> [TASK INSTRUCTIONS]
Restrict the output to the lines below starting at the one that contains "run 3 | 0.700" and ending at the one that contains "pepper | 0.716", and restate them word for word, both ends included.

GIVEN RECORDS Start Marker

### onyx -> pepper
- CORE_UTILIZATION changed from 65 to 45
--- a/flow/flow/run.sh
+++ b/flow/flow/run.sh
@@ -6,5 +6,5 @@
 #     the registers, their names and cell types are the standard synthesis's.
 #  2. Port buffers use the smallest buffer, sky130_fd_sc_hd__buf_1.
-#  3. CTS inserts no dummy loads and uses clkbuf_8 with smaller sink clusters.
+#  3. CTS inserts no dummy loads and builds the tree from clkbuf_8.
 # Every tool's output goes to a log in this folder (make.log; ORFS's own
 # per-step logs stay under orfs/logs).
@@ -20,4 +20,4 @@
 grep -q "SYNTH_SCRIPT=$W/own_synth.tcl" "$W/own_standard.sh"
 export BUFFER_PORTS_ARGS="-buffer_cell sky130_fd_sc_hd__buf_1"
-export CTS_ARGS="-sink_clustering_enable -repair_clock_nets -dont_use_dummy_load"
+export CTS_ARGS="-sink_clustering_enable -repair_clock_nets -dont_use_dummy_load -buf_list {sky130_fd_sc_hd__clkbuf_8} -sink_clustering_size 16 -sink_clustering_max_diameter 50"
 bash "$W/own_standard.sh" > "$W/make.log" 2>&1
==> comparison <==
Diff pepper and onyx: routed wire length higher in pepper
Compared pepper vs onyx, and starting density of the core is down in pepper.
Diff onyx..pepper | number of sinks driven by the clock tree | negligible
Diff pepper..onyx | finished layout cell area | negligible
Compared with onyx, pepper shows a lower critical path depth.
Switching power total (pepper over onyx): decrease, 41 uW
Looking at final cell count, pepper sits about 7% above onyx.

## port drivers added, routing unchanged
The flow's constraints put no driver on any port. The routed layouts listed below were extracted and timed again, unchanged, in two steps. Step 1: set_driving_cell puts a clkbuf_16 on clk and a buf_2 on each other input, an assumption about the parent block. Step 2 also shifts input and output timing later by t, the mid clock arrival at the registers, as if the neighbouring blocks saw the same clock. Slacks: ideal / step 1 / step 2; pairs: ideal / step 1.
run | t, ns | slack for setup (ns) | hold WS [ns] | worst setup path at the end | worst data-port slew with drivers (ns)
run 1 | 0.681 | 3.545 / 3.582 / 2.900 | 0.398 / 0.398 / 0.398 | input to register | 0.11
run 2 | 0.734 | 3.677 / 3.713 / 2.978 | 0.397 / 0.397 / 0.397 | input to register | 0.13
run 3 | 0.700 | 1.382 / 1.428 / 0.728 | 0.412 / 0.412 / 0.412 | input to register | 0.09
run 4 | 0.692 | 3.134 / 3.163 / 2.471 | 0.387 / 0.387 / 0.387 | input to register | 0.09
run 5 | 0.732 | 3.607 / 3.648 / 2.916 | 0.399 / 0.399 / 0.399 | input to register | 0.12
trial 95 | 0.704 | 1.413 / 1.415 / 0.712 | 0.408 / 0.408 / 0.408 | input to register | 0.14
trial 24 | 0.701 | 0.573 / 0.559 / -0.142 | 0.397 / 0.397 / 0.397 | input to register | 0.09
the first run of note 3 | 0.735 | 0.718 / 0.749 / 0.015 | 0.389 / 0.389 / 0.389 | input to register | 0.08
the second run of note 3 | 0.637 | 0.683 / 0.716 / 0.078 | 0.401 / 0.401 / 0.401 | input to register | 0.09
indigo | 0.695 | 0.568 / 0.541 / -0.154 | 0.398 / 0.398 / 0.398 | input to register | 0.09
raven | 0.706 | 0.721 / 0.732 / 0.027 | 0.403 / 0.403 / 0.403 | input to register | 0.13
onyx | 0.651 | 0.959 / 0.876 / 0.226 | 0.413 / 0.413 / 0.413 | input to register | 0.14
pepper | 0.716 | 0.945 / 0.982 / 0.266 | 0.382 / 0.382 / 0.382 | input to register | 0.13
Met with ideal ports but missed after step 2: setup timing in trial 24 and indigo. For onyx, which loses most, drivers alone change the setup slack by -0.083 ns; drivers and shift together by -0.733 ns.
This design comes from an exercise in tuning for a short achievable clock period and few clock cycles per item on the open sky130 flow, not from production work. In this exercise RTL edits were held to simulation tests only and were not proved equivalent to the original.

==> design.v <==
module sha256_block (
    input  wire         clk,
    input  wire         rst,
    input  wire         start,    
    input  wire [255:0] h_in,     
    input  wire [511:0] blk,      
    output reg          done,     
    output reg  [255:0] h_out
);
    function [31:0] rotr(input [31:0] x, input integer n);
        rotr = (x >> n) | (x << (32 - n));
    endfunction
    localparam [2047:0] K_ALL = {
        32'h428a2f98, 32'h71374491, 32'hb5c0fbcf, 32'he9b5dba5,
        32'h3956c25b, 32'h59f111f1, 32'h923f82a4, 32'hab1c5ed5,
        32'hd807aa98, 32'h12835b01, 32'h243185be, 32'h550c7dc3,
        32'h72be5d74, 32'h80deb1fe, 32'h9bdc06a7, 32'hc19bf174,
        32'he49b69c1, 32'hefbe4786, 32'h0fc19dc6, 32'h240ca1cc,
        32'h2de92c6f, 32'h4a7484aa, 32'h5cb0a9dc, 32'h76f988da,
        32'h983e5152, 32'ha831c66d, 32'hb00327c8, 32'hbf597fc7,
        32'hc6e00bf3, 32'hd5a79147, 32'h06ca6351, 32'h14292967,
        32'h27b70a85, 32'h2e1b2138, 32'h4d2c6dfc, 32'h53380d13,
        32'h650a7354, 32'h766a0abb, 32'h81c2c92e, 32'h92722c85,
        32'ha2bfe8a1, 32'ha81a664b, 32'hc24b8b70, 32'hc76c51a3,
        32'hd192e819, 32'hd6990624, 32'hf40e3585, 32'h106aa070,
        32'h19a4c116, 32'h1e376c08, 32'h2748774c, 32'h34b0bcb5,
        32'h391c0cb3, 32'h4ed8aa4a, 32'h5b9cca4f, 32'h682e6ff3,
        32'h748f82ee, 32'h78a5636f, 32'h84c87814, 32'h8cc70208,
        32'h90befffa, 32'ha4506ceb, 32'hbef9a3f7, 32'hc67178f2};
    reg  [31:0]  a, b, c, d, e, f, g, h;
    reg  [255:0] h_save;      
    reg  [511:0] w;           
    reg  [5:0]   round;
    reg          running;
    reg          finish;
    wire [31:0] w0  = w[511:480];
    wire [31:0] w1  = w[479:448];
    wire [31:0] w9  = w[223:192];
    wire [31:0] w14 = w[63:32];
    wire [31:0] s0_w   = rotr(w1, 7) ^ rotr(w1, 18) ^ (w1 >> 3);
    wire [31:0] s1_w   = rotr(w14, 17) ^ rotr(w14, 19) ^ (w14 >> 10);
    wire [31:0] w_next = s1_w + w9 + s0_w + w0;
    wire [31:0] big_s1 = rotr(e, 6) ^ rotr(e, 11) ^ rotr(e, 25);
    wire [31:0] ch     = (e & f) ^ (~e & g);
    wire [31:0] big_s0 = rotr(a, 2) ^ rotr(a, 13) ^ rotr(a, 22);
    wire [31:0] maj    = (a & b) ^ (a & c) ^ (b & c);
    wire [31:0] k_t    = K_ALL[2047 - 32*round -: 32];
    wire [31:0] t1     = h + big_s1 + ch + k_t + w0;
    wire [31:0] t2     = big_s0 + maj;
    always @(posedge clk) begin
        if (rst) begin
            running <= 1'b0;
            finish  <= 1'b0;
            done    <= 1'b0;
            round   <= 6'd0;
        end else begin
            done <= 1'b0;
            if (start) begin
                {a, b, c, d, e, f, g, h} <= h_in;
                h_save  <= h_in;
                w       <= blk;
                round   <= 6'd0;
                running <= 1'b1;
            end else if (running) begin
                h <= g;
                g <= f;
                f <= e;
                e <= d + t1;
                d <= c;
                c <= b;
                b <= a;
                a <= t1 + t2;
                w <= {w[479:0], w_next};
                round <= round + 6'd1;
                if (round == 6'd63) begin
                    running <= 1'b0;
                    finish  <= 1'b1;
                end
            end else if (finish) begin
                finish <= 1'b0;
                done   <= 1'b1;
                h_out  <= {h_save[255:224] + a, h_save[223:192] + b,
                           h_save[191:160] + c, h_save[159:128] + d,
                           h_save[127:96]  + e, h_save[95:64]   + f,
                           h_save[63:32]   + g, h_save[31:0]    + h};
            end
        end
    end
endmodule
module cap_merkle (
    input  wire         clk,
    input  wire         rst,
    input  wire         rec_valid,
    output wire         rec_ready,
    input  wire [255:0] rec_data,     
    input  wire         rec_last,     
    output reg          root_valid,
    output reg  [255:0] root,         
    output reg  [7:0]   root_count    
);
    localparam [255:0] SHA256_IV = {
        32'h6a09e667, 32'hbb67ae85, 32'h3c6ef372, 32'ha54ff53a,
        32'h510e527f, 32'h9b05688c, 32'h1f83d9ab, 32'h5be0cd19};
    localparam [3:0] S_IDLE   = 4'd0,
                     S_LEAF   = 4'd1,
                     S_LEAF_W = 4'd2,
                     S_STEP   = 4'd3,
                     S_N1     = 4'd4,
                     S_N1_W   = 4'd5,
                     S_N2     = 4'd6,
                     S_N2_W   = 4'd7;
    function [255:0] bswap256(input [255:0] x);
        integer i;
        for (i = 0; i < 32; i = i + 1)
            bswap256[8*i +: 8] = x[8*(31-i) +: 8];
    endfunction
    reg  [3:0]   state;
    reg  [255:0] rec_q;           
    reg          last_q;          
    reg  [7:0]   count;           
    reg  [7:0]   merges;          
    reg  [255:0] cur;             
    reg  [255:0] left;            
    reg  [255:0] stack [0:7];     
    reg  [3:0]   sp;              
    reg          core_start;
    reg  [255:0] core_h_in;
    reg  [511:0] core_blk;
    wire         core_done;
    wire [255:0] core_h_out;
    sha256_block u_sha (
        .clk   (clk),
        .rst   (rst),
        .start (core_start),
        .h_in  (core_h_in),
        .blk   (core_blk),
        .done  (core_done),
        .h_out (core_h_out)
    );
    wire [511:0] leaf_blk  = {8'h00, rec_q, 8'h80, 176'd0, 64'd264};
    wire [511:0] node_blk1 = {8'h01, left, cur[255:8]};
    wire [511:0] node_blk2 = {cur[7:0], 8'h80, 432'd0, 64'd520};
    assign rec_ready = (state == S_IDLE);
    always @(*) begin
        core_start = 1'b0;
        core_h_in  = SHA256_IV;
        core_blk   = leaf_blk;
        case (state)
            S_LEAF: begin
                core_start = 1'b1;
            end
            S_N1: begin
                core_start = 1'b1;
                core_blk   = node_blk1;
            end
            S_N2: begin
                core_start = 1'b1;
                core_h_in  = core_h_out;
                core_blk   = node_blk2;
            end
            default: ;
        endcase
    end
    always @(posedge clk) begin
        if (rst) begin
            state      <= S_IDLE;
            count      <= 8'd0;
            sp         <= 4'd0;
            root_valid <= 1'b0;
        end else begin
            root_valid <= 1'b0;
            case (state)
                S_IDLE: begin
                    if (rec_valid) begin
                        rec_q  <= bswap256(rec_data);
                        last_q <= rec_last || (count == 8'd254);
                        count  <= count + 8'd1;
                        merges <= count + 8'd1;
                        state  <= S_LEAF;
                    end
                end
                S_LEAF: begin
                    state <= S_LEAF_W;
                end
                S_LEAF_W: begin
                    if (core_done) begin
                        cur   <= core_h_out;
                        state <= S_STEP;
                    end
                end
                S_STEP: begin
                    if (!merges[0] || (last_q && sp != 4'd0)) begin
                        left <= stack[sp[2:0] - 3'd1];
                        sp   <= sp - 4'd1;
                        if (!merges[0])
                            merges <= merges >> 1;
                        state <= S_N1;
                    end else if (last_q) begin
                        root       <= bswap256(cur);
                        root_count <= count;
                        root_valid <= 1'b1;
                        count      <= 8'd0;
                        state      <= S_IDLE;
                    end else begin
                        stack[sp[2:0]] <= cur;
                        sp    <= sp + 4'd1;
                        state <= S_IDLE;
                    end
                end
                S_N1: begin
                    state <= S_N1_W;
                end
                S_N1_W: begin
                    if (core_done)
                        state <= S_N2;
                end
                S_N2: begin
                    state <= S_N2_W;
                end
                S_N2_W: begin
                    if (core_done) begin
                        cur   <= core_h_out;
                        state <= S_STEP;
                    end
                end
                default: state <= S_IDLE;
            endcase
        end
    end
endmodule
==> run.sh <==
#!/bin/bash
# synth_recipe.tcl (not shown) runs the flow's synth.tcl, then flattens the netlist and writes it again
# the make line also repeats each setting of config.mk as NAME=value (left out here)
make -C /OpenROAD-flow-scripts/flow DESIGN_CONFIG=/design/flow/config.mk WORK_HOME=/design/flow/orfs CLKGATE_MAP_FILE= SYNTH_SCRIPT=/design/flow/synth_recipe.tcl finish
==> config.mk <==
export PLATFORM = sky130hd
export DESIGN_NAME = cap_merkle
export DESIGN_NICKNAME = cap_merkle
export VERILOG_FILES = /design/flow/design.v
export SDC_FILE = /design/flow/constraint.sdc
export NUM_CORES = 4
export LEC_CHECK = 0
export CAP_MARGIN = 20
export CORE_MARGIN = 2
export CORE_UTILIZATION = 30
export SLEW_MARGIN = 20
==> constraint.sdc <==
create_clock -name core_clock -period 20.0 [get_ports {clk}]
set_input_delay 4.0000 -clock core_clock [delete_from_list [all_inputs] [get_ports {clk}]]
set_output_delay 4.0000 -clock core_clock [all_outputs]
set_load 0.01 [all_outputs]
==> run summary <==
status no timing/DRC/antenna violations; async set or reset register ratio after synthesis 0%; WL final 672000 microns; WP data arrival 11.94 ns; nets@finish 12500; Hold Crit Class reg2reg; Initial Utilization 30.1%; core area 627000 sq um; Fin Clk Skew 0.109 ns; worst-margin pin slew 1.42 ns; synth warn 2; Syn Area/Cell 17.1 sq um; initial antenna violation count 69; clock transition at the registers of the reported paths 0.07 ns; drt pass-1 iters 5; vias per std cell 5.30; clk sinks 4394; CP Max Fanout 30; Non-Filler Instances 20500; Clock Latency Late Sink 1.07 ns; Post CTS Setup Buffer Count 0; Tot GR Track Use 20.4%; worst setup path startpoint u_sha.round[1]; max-cap violation count 0; layout cell share with drive strength beyond 1 14.2%; Final Hold Vio Count 0; crit path time final 11.22 ns; wire per inst 32.8 microns; DRT iter0 DRCs 13600; fmax 89.2 MHz; CTS root buf clkbuf_16; R2R Setup Slk 8.78 ns; setup violators final 0; Syn Inst Count 11000; sequential cell area fraction in the yosys report 69.9%; Max-slew headroom 5.59%; residual DRC count 0; slowest CP cell ha_1; Area Overhead vs Synth 15.9%; CP Capture Type flop; cts hold-fix bufs 0; vias in the first global route 103000; EDFF count, synth 4369; fill count 59300; hold depth 0; crit share post-route 56.1%; die height 797 microns; worst endpoint required time 20.72 ns; Inserted Clock Buffers 428; CP max stage delay 1.11 ns; Placed Cells 19600; startpoint class of the critical path flop; HPWL Detailed 473000 microns; Port Buf Inserts 525; Die Area 634000 sq um; cell repeated most along the worst path nor2_1; max-slew violations 0; vias post-DR 108000; largest net degree at the start of global routing 159; Placer Congestion 0.984; hold path start u_sha.h_out[30]; RSZ-0062 raised after global routing no; Final Instance Area 218000 sq um; hold_ws 0.402 ns; worst r2r src u_sha.round[1]; Synth Net Count 11900; GRT overflow 0; Rows 291; kind of critical path reg2reg; clock buffer depth 4; DRT antenna net count 0; Worst Reg-to-Reg Cells 32; DP Area 204000 sq um; reg-to-reg endpoint u_sha.a[30]; CTS tree done; Primary FF master, synth edfxtp_1; mapped cell area 188000 sq um; post_cts resized 0; synth unique cells 88; first-pass GRT wire length 898000 microns; Worst Hold Path EP cur[30]; #FFs+latches synth 4394; Clock H-tree levels 5; # IOs 526; Die Wd 797 microns
[worst max-delay path, delay by kind of cell (launching register included)]
family                   cells  cell delay [ns]
XOR/XNOR                     2             0.72
AO/OA/AOI/OAI               11             3.97
adder cells (fa/ha/maj)      7             3.70
AND/OR/NAND/NOR              6             0.95
flip-flops                   1             0.30
buffers and inverters        6             1.19
[Yosys cell counts (all sizes together) (86+ instances only)]
library cell | n | share of area [%]
o21a | 201 | 0.80
a221oi | 277 | 1.3
a21o | 327 | 1.3
buf | 86 | 0.17
inv | 380 | 0.76
a22o | 231 | 1.1
fa | 196 | 2.1
o21ai | 268 | 0.71
mux2 | 268 | 1.6
mux4 | 519 | 6.2
and3 | 149 | 0.49
mux2i | 285 | 1.5
edfxtp | 4369 | 70
nand2 | 216 | 0.43
clkbuf | 490 | 0.98
nand2b | 179 | 0.59
a21oi | 612 | 1.6
ha | 395 | 2.6
xor2 | 169 | 0.79
xnor2 | 441 | 2.0
nor2 | 319 | 0.64
[flip-flops by register name (all words and copies together), names as in the netlist, 256 cells and up]
| signal | flops |
|---|---|
| rec_q | 256 |
| root | 256 |
| cur | 256 |
| stack | 2048 |
| u_sha.w | 512 |
| left | 256 |
| u_sha.h_save | 256 |
| u_sha.h_out | 256 |
[worst max path at each step]
stage	slack [ns]	cells after the start	end
final	8.78	32	u_sha.a[30]
after global routing	8.29	32	u_sha.a[30]
after CTS	9.05	32	u_sha.a[30]
after detailed placement	9.14	36	u_sha.a[29]
after global placement	9.09	32	u_sha.a[30]
after floorplan	-9.81	2	cur[0]
[placed cells by master (no fill, tap or decap), drive strengths merged, types with 13 or more instances in the layout]
cell type / instances
clkinvlp: 19
nor3: 73
mux4: 519
o22ai: 13
ha: 395
xnor2: 441
o31ai: 22
a221oi: 277
nand2: 216
o211ai: 28
a21boi: 44
a21oi: 612
o21bai: 49
a22o: 231
a211oi: 35
diode: 97
a31oi: 43
bufinv: 37
nand3: 63
a21o: 327
clkbuf: 521
edfxtp: 4369
dfxtp: 25
mux2i: 285
clkdlybuf4s50: 524
nand4: 22
fa: 196
nor2: 319
inv: 395
nor2b: 46
buf: 247
o21a: 201
o21ai: 268
xor2: 169
and3: 149
nand2b: 179
mux2: 268
clkinv: 197
[stage by stage]
step                setup slack, ns  TNS (ns)  utilization, %
floorplan                     -9.81  -8360.64               -
global placement               9.09         0            32.6
detailed placement             9.14         0            32.6
CTS                            9.05         0            34.8
global route                   8.29         0            34.8
finish                         8.78         0            34.8
[metal layers]
layer	vias to the layer above	wire length, microns	GRT usage [%]
met2	5312	311000	32.3
li1	44900	-	-
met4	2	37400	9.91
met3	856	50300	2.85
met5	-	13	0
met1	57400	273000	27.6
[cell type report]
class | instances | area [sq um] | area share, %
flip-flops and latches | 4394 | 132000 | 60.3
clock inverters | 266 | 2720 | 1.25
clock buffers | 521 | 11100 | 5.10
diodes | 97 | 243 | 0.111
multi-input cells | 5681 | 53300 | 24.4
well taps | 8350 | 10400 | 4.79
repair buffers | 771 | 7270 | 3.33
inverters | 382 | 1440 | 0.660
[logic make-up after synthesis]
family	count (synthesis)	synth area share [%]
AOI/OAI and AO/OA	2264	8.29
xor gates and xnor gates	610	2.84
adders and majority gates	594	4.72
buffers and inverters	958	1.91
DFF	4394	69.9
muxes	1072	9.32
and+or+nand+nor	1141	3.03
Testbench counts, summed over its fixed seeds: cycles 750,536, records 3,732.

[port drivers added, routing unchanged]
The results above use ideal ports. As a check the final layout listed here was re-extracted and re-timed, cells and wires unchanged. Step 1 assumes that a clkbuf_16 drives the clock port and a buf_2 every other input. Step 2 adds t to the input delays and takes it off the output delays; t is the mean of the earliest and latest rising clock arrival at the registers after step 1. Input paths then give back, and output paths get back, about the clock's delay inside the block. Slacks: ideal / step 1 / step 2; pairs: ideal / step 1.
shift t [ns]: 1.140
setup slack, ns: 8.785 / 8.785 / 8.785
worst setup path after step 2: register to register
clock arrival spread, ns: 0.120 / 0.120
pins driven straight from the clock port: 1
After both steps this run still meets setup and hold. The setup slack of this run moves by 0.000 ns with the drivers and by 0.000 ns with both steps.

GIVEN RECORDS End Marker

> [WRITTEN RESPONSE]
run 3 | 0.700 | 1.382 / 1.428 / 0.728 | 0.412 / 0.412 / 0.412 | input to register | 0.09
run 4 | 0.692 | 3.134 / 3.163 / 2.471 | 0.387 / 0.387 / 0.387 | input to register | 0.09
run 5 | 0.732 | 3.607 / 3.648 / 2.916 | 0.399 / 0.399 / 0.399 | input to register | 0.12
trial 95 | 0.704 | 1.413 / 1.415 / 0.712 | 0.408 / 0.408 / 0.408 | input to register | 0.14
trial 24 | 0.701 | 0.573 / 0.559 / -0.142 | 0.397 / 0.397 / 0.397 | input to register | 0.09
the first run of note 3 | 0.735 | 0.718 / 0.749 / 0.015 | 0.389 / 0.389 / 0.389 | input to register | 0.08
the second run of note 3 | 0.637 | 0.683 / 0.716 / 0.078 | 0.401 / 0.401 / 0.401 | input to register | 0.09
indigo | 0.695 | 0.568 / 0.541 / -0.154 | 0.398 / 0.398 / 0.398 | input to register | 0.09
raven | 0.706 | 0.721 / 0.732 / 0.027 | 0.403 / 0.403 / 0.403 | input to register | 0.13
onyx | 0.651 | 0.959 / 0.876 / 0.226 | 0.413 / 0.413 / 0.413 | input to register | 0.14
pepper | 0.716 | 0.945 / 0.982 / 0.266 | 0.382 / 0.382 / 0.382 | input to register | 0.13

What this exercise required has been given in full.